Data extracted from a collection:
|---|

[config.mk]
export PLATFORM = sky130hd
export DESIGN_NAME = http_user_agent_extract_unit
export DESIGN_NICKNAME = d
export VERILOG_FILES = /design/src/hw/rtl/hua_pkg.sv /design/src/hw/rtl/hua_buf_ram.sv /design/src/hw/rtl/hua_parser.sv /design/src/hw/rtl/hua_drain.sv /design/src/hw/rtl/http_user_agent_extract_unit.sv
export SDC_FILE = /design/constraint.sdc
export NUM_CORES = 1
export LEC_CHECK = 0
export BUFFER_PORTS_ARGS = -buffer_cell sky130_fd_sc_hd__buf_2
export CORE_UTILIZATION = 35
export DETAILED_ROUTE_END_ITERATION = 8
export SLEW_MARGIN = 20
export SYNTH_ARGS = -nofsm -noshare
export SYNTH_HDL_FRONTEND = slang
export SYNTH_SLANG_ARGS = --single-unit
[constraint.sdc]
create_clock -name clock -period 6.5 [get_ports clock]
set_input_delay 1.3 -clock clock [delete_from_list [all_inputs] [get_ports clock]]
set_output_delay 1.3 -clock clock [all_outputs]
set_load 0.02 [all_outputs]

|---|

• What to work on:
Print exactly, and only, the lines from the line that contains "set_output_delay 1.3 -clock" through the last line of the records.

• Solution below:
set_output_delay 1.3 -clock clock [all_outputs]
set_load 0.02 [all_outputs]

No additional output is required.